The Tribe (4-17, 3-5 CAA) trailed 44-31 with 13:56 left but had four chances to either tie or take the lead in the final four minutes.
"I was certainly proud of the way we battled back after we got down 13 in the second half," Tribe coach
Dane Fischer said. "The guys stuck together and strung together some stops to give themselves a chance.
"But then we struggled down the stretch offensively. We turned the ball over a couple of times. And obviously we missed a bunch of free throws."
The killer stretch came with the Phoenix leading 52-51. With a chance to give W&M the lead,
Ben Wight missed a pair of free throws. The Tribe got a second chance as the rebound went out bounds off Elon with 2:10 remaining.
Brandon Carroll then missed an open 3-pointer from the right wing.
Connor Kochera got the offensive rebound but turned it over.
Elon's Hunter McIntosh, who had been quiet since hitting a 3-pointer on the game's first possession, knocked down a baseline jumper to make it 54-51 with 1:36 left. Kochera was called for a charge, and McIntosh hit a 3-pointer to double the Phoenix's lead with 51 seconds to go.
Until McIntosh's spurt, Elon had missed four consecutive shots and gone scoreless for just over four minutes.
The loss concluded a stretch of four road games in eight days for the Tribe. The CAA didn't originally scheduled it that way — COVID made that a necessity. But going to Delaware and Pennsylvania and then South Carolina and North Carolina has to be a grind.
Fisher acknowledged that, but only to a point.
"It can't be a crutch that we use," he said. "It can't be an excuse that we had these road games and traveled like this. It's a factor in there somewhere, but it's a matter of tuning that out and getting over that hurdle."
Wight led the Tribe with 14 points on 6-of-7 shooting and six rebounds. Kochera had 12 points, six rebounds and two steals. Carroll finished with 11 points and 10 rebounds — his second double-double in three games — and three steals.
Neither team shot well — W&M 39% and 4-of-22 from the arc; Elon 40% and 9-of-34. The Tribe didn't help itself at the free throw line (8-of-13), but neither did the Phoenix (6-of-9).
The timing of W&M's misses was the issue. On consecutive possessions near the two-minute mark with a chance to tie, the Tribe missed three of four free throws.
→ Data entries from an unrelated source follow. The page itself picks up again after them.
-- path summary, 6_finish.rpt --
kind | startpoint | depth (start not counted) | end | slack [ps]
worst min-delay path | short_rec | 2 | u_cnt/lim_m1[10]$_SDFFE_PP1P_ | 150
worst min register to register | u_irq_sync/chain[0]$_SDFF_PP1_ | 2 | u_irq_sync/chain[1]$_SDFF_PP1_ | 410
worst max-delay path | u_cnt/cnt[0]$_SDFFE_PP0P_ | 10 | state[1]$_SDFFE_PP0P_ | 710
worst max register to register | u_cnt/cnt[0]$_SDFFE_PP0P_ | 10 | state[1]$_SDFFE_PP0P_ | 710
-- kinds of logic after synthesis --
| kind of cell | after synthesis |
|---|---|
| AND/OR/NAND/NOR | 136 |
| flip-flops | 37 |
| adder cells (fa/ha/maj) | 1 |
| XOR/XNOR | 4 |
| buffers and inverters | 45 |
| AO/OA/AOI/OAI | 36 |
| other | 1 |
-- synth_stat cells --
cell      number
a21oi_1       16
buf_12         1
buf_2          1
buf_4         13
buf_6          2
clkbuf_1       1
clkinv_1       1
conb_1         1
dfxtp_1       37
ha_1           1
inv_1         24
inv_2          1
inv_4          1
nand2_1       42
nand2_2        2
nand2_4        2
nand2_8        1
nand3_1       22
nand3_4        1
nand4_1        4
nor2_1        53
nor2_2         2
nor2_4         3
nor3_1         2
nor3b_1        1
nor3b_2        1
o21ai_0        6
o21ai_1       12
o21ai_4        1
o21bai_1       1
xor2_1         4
It was the second consecutive game in which free throw shooting proved costly. Two nights earlier at Charleston, W&M was 2-of-4 — 2-of-5, really, since one of the misses was a front end of a one-and-one — in the final 1:26 of a 74-73 loss.
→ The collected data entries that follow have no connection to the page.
==> src/rtl/hold_load_ctrl.sv <==
module hold_load_ctrl #(
  parameter int AW = 32,
  parameter int DW = 32,
  parameter int RAW = 5,
  parameter int TIMEOUT = 65535,
  parameter logic [7:0] SYNC = 8'h5A,
  parameter logic [7:0] ERR = 8'hEE
) (
  input  logic           clk,
  input  logic           rst_n,
  input  logic           soft_rst,
  input  logic           rx_valid,
  input  logic [7:0]     rx_byte,
  input  logic           tx_ready,
  output logic           tx_valid,
  output logic [7:0]     tx_byte,
  input  logic           cpu_tx_valid,
  input  logic [7:0]     cpu_tx_byte,
  output logic           cpu_tx_ready,
  output logic           dbg_owns_tx,
  output logic           cpu_hold,
  output logic           cpu_start,
  output logic [AW-1:0]  cpu_start_addr,
  input  logic           cpu_done,
  output logic           reg_we,
  output logic [RAW-1:0] reg_addr,
  output logic [DW-1:0]  reg_wdata,
  output logic           mem_re,
  output logic           mem_we,
  output logic [AW-1:0]  mem_addr,
  output logic [DW-1:0]  mem_wdata,
  input  logic [DW-1:0]  mem_rdata,
  input  logic           mem_rvalid
);
  localparam int ANB = AW / 8;
  localparam int DNB = DW / 8;
  localparam int BCW = $clog2((ANB > DNB ? ANB : DNB) + 1);
  localparam int QN  = 1 + DNB;
  localparam int QW  = 8 + DW;
  localparam int QCW = $clog2(QN + 1);
  localparam int TW  = $clog2(TIMEOUT + 1);
  localparam logic [7:0] OP_MWR = 8'h01, OP_MRD = 8'h02, OP_RWR = 8'h03,
                         OP_GO  = 8'h04, OP_HLD = 8'h05;

  typedef enum logic [2:0] {S_SYNC, S_OP, S_ADDR, S_DATA, S_SUM} pst_t;

  pst_t           st;
  logic [7:0]     op_q, sum_q;
  logic [AW-1:0]  addr_q;
  logic [DW-1:0]  data_q;
  logic [BCW-1:0] bcnt;
  logic [TW-1:0]  idle_cnt;
  logic           own, rel_pend, running, rd_wait;
  logic [QW-1:0]  q_sh;
  logic [QCW-1:0] q_cnt;

  wire busy     = rd_wait || mem_re || (q_cnt != '0);
  wire frame_ok = rx_valid && !soft_rst && (st == S_SUM) && (rx_byte == sum_q) && !busy;
  wire deq      = (q_cnt != '0) && tx_ready;
  wire op_known = (rx_byte >= OP_MWR) && (rx_byte <= OP_HLD);
  wire has_data = (op_q == OP_MWR) || (op_q == OP_RWR);

  assign dbg_owns_tx  = own;
  assign cpu_hold     = !running;
  assign tx_valid     = own ? (q_cnt != '0) : cpu_tx_valid;
  assign tx_byte      = own ? q_sh[QW-1 -: 8] : cpu_tx_byte;
  assign cpu_tx_ready = !own && tx_ready;

  always_ff @(posedge clk or negedge rst_n) begin
    if (!rst_n) begin
      st <= S_SYNC; op_q <= '0; sum_q <= '0; addr_q <= '0; data_q <= '0;
      bcnt <= '0; idle_cnt <= '0;
    end else if (soft_rst) begin
      st <= S_SYNC; idle_cnt <= '0;
    end else if (rx_valid) begin
      idle_cnt <= '0;
      case (st)
        S_SYNC: if (rx_byte == SYNC) st <= S_OP;
        S_OP: begin
          if (op_known) begin
            op_q <= rx_byte; sum_q <= rx_byte; bcnt <= '0; st <= S_ADDR;
          end else st <= S_SYNC;
        end
        S_ADDR: begin
          addr_q <= {addr_q[AW-9:0], rx_byte};
          sum_q  <= sum_q ^ rx_byte;
          if (bcnt == BCW'(ANB - 1)) begin
            bcnt <= '0;
            st   <= has_data ? S_DATA : S_SUM;
          end else bcnt <= bcnt + 1'b1;
        end
        S_DATA: begin
          data_q <= {data_q[DW-9:0], rx_byte};
          sum_q  <= sum_q ^ rx_byte;
          if (bcnt == BCW'(DNB - 1)) begin
            bcnt <= '0; st <= S_SUM;
          end else bcnt <= bcnt + 1'b1;
        end
        default: st <= S_SYNC;
      endcase
    end else if (st != S_SYNC) begin
      if (idle_cnt == TW'(TIMEOUT - 1)) begin
        st <= S_SYNC; idle_cnt <= '0;
      end else idle_cnt <= idle_cnt + 1'b1;
    end
  end

  always_ff @(posedge clk or negedge rst_n) begin
    if (!rst_n) begin
      own <= 1'b0; rel_pend <= 1'b0; running <= 1'b0; rd_wait <= 1'b0;
      q_sh <= '0; q_cnt <= '0;
      cpu_start <= 1'b0; cpu_start_addr <= '0;
      reg_we <= 1'b0; reg_addr <= '0; reg_wdata <= '0;
      mem_re <= 1'b0; mem_we <= 1'b0; mem_addr <= '0; mem_wdata <= '0;
    end else begin
      cpu_start <= 1'b0; reg_we <= 1'b0; mem_re <= 1'b0; mem_we <= 1'b0;
      if (deq) begin
        q_sh  <= q_sh << 8;
        q_cnt <= q_cnt - 1'b1;
      end
      if (rd_wait && mem_rvalid) begin
        q_sh <= {OP_MRD, mem_rdata}; q_cnt <= QCW'(QN); rd_wait <= 1'b0;
      end
      if (cpu_done) running <= 1'b0;
      if (rel_pend && q_cnt == '0 && !rd_wait && tx_ready) begin
        own <= 1'b0; rel_pend <= 1'b0;
      end
      if (soft_rst) begin
        running <= 1'b0; rel_pend <= own;
      end
      if (frame_ok) begin
        own <= 1'b1; rel_pend <= 1'b0;
        q_cnt <= QCW'(1);
        q_sh  <= {op_q, {DW{1'b0}}};
        if (running && op_q != OP_HLD) begin
          q_sh <= {ERR, {DW{1'b0}}};
        end else begin
          case (op_q)
            OP_MWR: begin mem_we <= 1'b1; mem_addr <= addr_q; mem_wdata <= data_q; end
            OP_MRD: begin mem_re <= 1'b1; mem_addr <= addr_q; rd_wait <= 1'b1; q_cnt <= '0; end
            OP_RWR: begin reg_we <= 1'b1; reg_addr <= addr_q[RAW-1:0]; reg_wdata <= data_q; end
            OP_GO:  begin cpu_start <= 1'b1; cpu_start_addr <= addr_q; running <= 1'b1; end
            default: begin running <= 1'b0; rel_pend <= 1'b1; end
          endcase
        end
      end
    end
  end

  p_start_pulse_r8: assert property (@(posedge clk) disable iff (!rst_n)
    cpu_start |=> !cpu_start);
  p_start_from_hold_r8: assert property (@(posedge clk) disable iff (!rst_n)
    cpu_start |-> ($past(cpu_hold) && !cpu_hold));
  p_access_in_hold_r9: assert property (@(posedge clk) disable iff (!rst_n)
    (mem_we || mem_re || reg_we) |-> cpu_hold);
  p_reply_held_r3: assert property (@(posedge clk) disable iff (!rst_n)
    (own && q_cnt != '0 && !tx_ready) |=> (q_cnt == $past(q_cnt) && $stable(q_sh)));
  p_gain_on_frame_r3: assert property (@(posedge clk) disable iff (!rst_n)
    $rose(own) |-> $past(frame_ok));
  p_release_after_reply_r12: assert property (@(posedge clk) disable iff (!rst_n)
    $fell(own) |-> ($past(q_cnt) == '0 && $past(tx_ready)));
endmodule

==> config.mk <==
export PLATFORM = sky130hd
export DESIGN_NAME = hold_load_ctrl
export DESIGN_NICKNAME = d
export VERILOG_FILES = /design/src/rtl/hold_load_ctrl.sv
export SDC_FILE = /design/constraint.sdc
export NUM_CORES = 1
export LEC_CHECK = 0
export ABC_AREA = 1
export BUFFER_PORTS_ARGS = -buffer_cell sky130_fd_sc_hd__buf_4
export CORE_MARGIN = 2
export CORE_UTILIZATION = 35
export DETAILED_ROUTE_END_ITERATION = 8
export RECOVER_POWER = 25
export SYNTH_ARGS = -nofsm -noshare
export SYNTH_HDL_FRONTEND = slang
export SYNTH_SLANG_ARGS = --single-unit
==> constraint.sdc <==
create_clock -name clk -period 4.33 [get_ports clk]
set_clock_uncertainty 0.2 [all_clocks]
set_input_delay 0.433 -clock clk [delete_from_list [all_inputs] [get_ports clk]]
set_output_delay 0.433 -clock clk [all_outputs]
set_load 0.03 [all_outputs]
After elaboration in Yosys (flattened, before gate mapping)
Cells that the tools add are included.

$add $sub $neg: 3. Order comparisons: 2. Eq/ne operators: 17. Mux-type cells: 57. Bitwise gates (word level): 3. Reductions and logical operators: 43.

Operators by type and width (number): two-way mux 40 bit (4); two-way mux 16 bit (4); two-way mux 3 bit (13); two-way mux 1 bit (29); AND reduction 3 bit (6); nonzero test 3 bit (6); adder 16 x 1 -> 16 bit (second input constant) (1); == test 16 bit (second input constant) (1); == test 8 x 2 -> 1 bit (second input constant) (2); two-way mux 8 bit (2); one-hot mux 8 bit (2 select lines) (1); logical AND 1 bit (12); != test 4 bit (second input constant) (3); one-hot mux 3 bit (4 select lines) (1); == test 3 x 2 -> 1 bit (second input constant) (3); == test 8 x 1 -> 1 bit (second input constant) (1); == test 8 x 3 -> 1 bit (second input constant) (1); == test 8 x 7 -> 1 bit (second input constant) (1); == test 8 bit (1); greater-or-equal comparator 8 x 1 -> 1 bit (second input constant) (1); less-or-equal comparator 8 x 3 -> 1 bit (second input constant) (1); != test 8 x 3 -> 1 bit (second input constant) (1); AND reduction 4 bit (2); bitwise XOR 8 bit (1); 17 further kinds (27).

Flip-flop bits (word level): 286. Input port bits: 56. Output and inout port bits: 149. Logic and storage cells: 147.

Longest topological paths before layout
Gate-level depths: netlist of run 1.

Word-level depth: 7. Depth in mapped cells: 13. Depth with buffers taken out: 12.

Worst setup path after synthesis of run 1
OpenSTA, ideal clock, no wires.

Kind: register -> output. Start point: register own, in the netlist dbg_owns_tx. End point: output tx_valid. Arrival time: 1.550 ns. Data required time: 3.697 ns. Slack: 2.147 ns. Stages on the path, launching flop included: 3. Path buffers: 0. Cell sequence: dfrtp_1 > clkinv_1 > o21ai_0.

Word-level cells in the longest chain between the ends: 1.

RTL lines: start, declared (line 53) `logic own, rel_pend, running, rd_wait;`; start signal, assigned (line 110) `own <= 1'b0; rel_pend <= 1'b0; running <= 1'b0; rd_wait <= 1'b0;`; start signal, assigned (line 126) `own <= 1'b0; rel_pend <= 1'b0;`; start signal, assigned (line 132) `own <= 1'b1; rel_pend <= 1'b0;`; two-way mux 1 bit (line 65) `assign tx_valid = own ? (q_cnt != '0) : cpu_tx_valid;`; end, declared (line 15) `output logic tx_valid,`.

No other way between the ends.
"On the offensive end, teams that play with discipline take care of the ball and take good shots and make their free throws," Fischer said. "I think the guys understand the importance of it. It's a matter of stepping up and knocking them down with confidence."
William & Mary's next chance to do that will come Saturday afternoon at home against this same Elon team.
"The staff will watch film on the way home and figure out what the best plan is," Fischer said. "I know our guys will be excited to play them again on Saturday."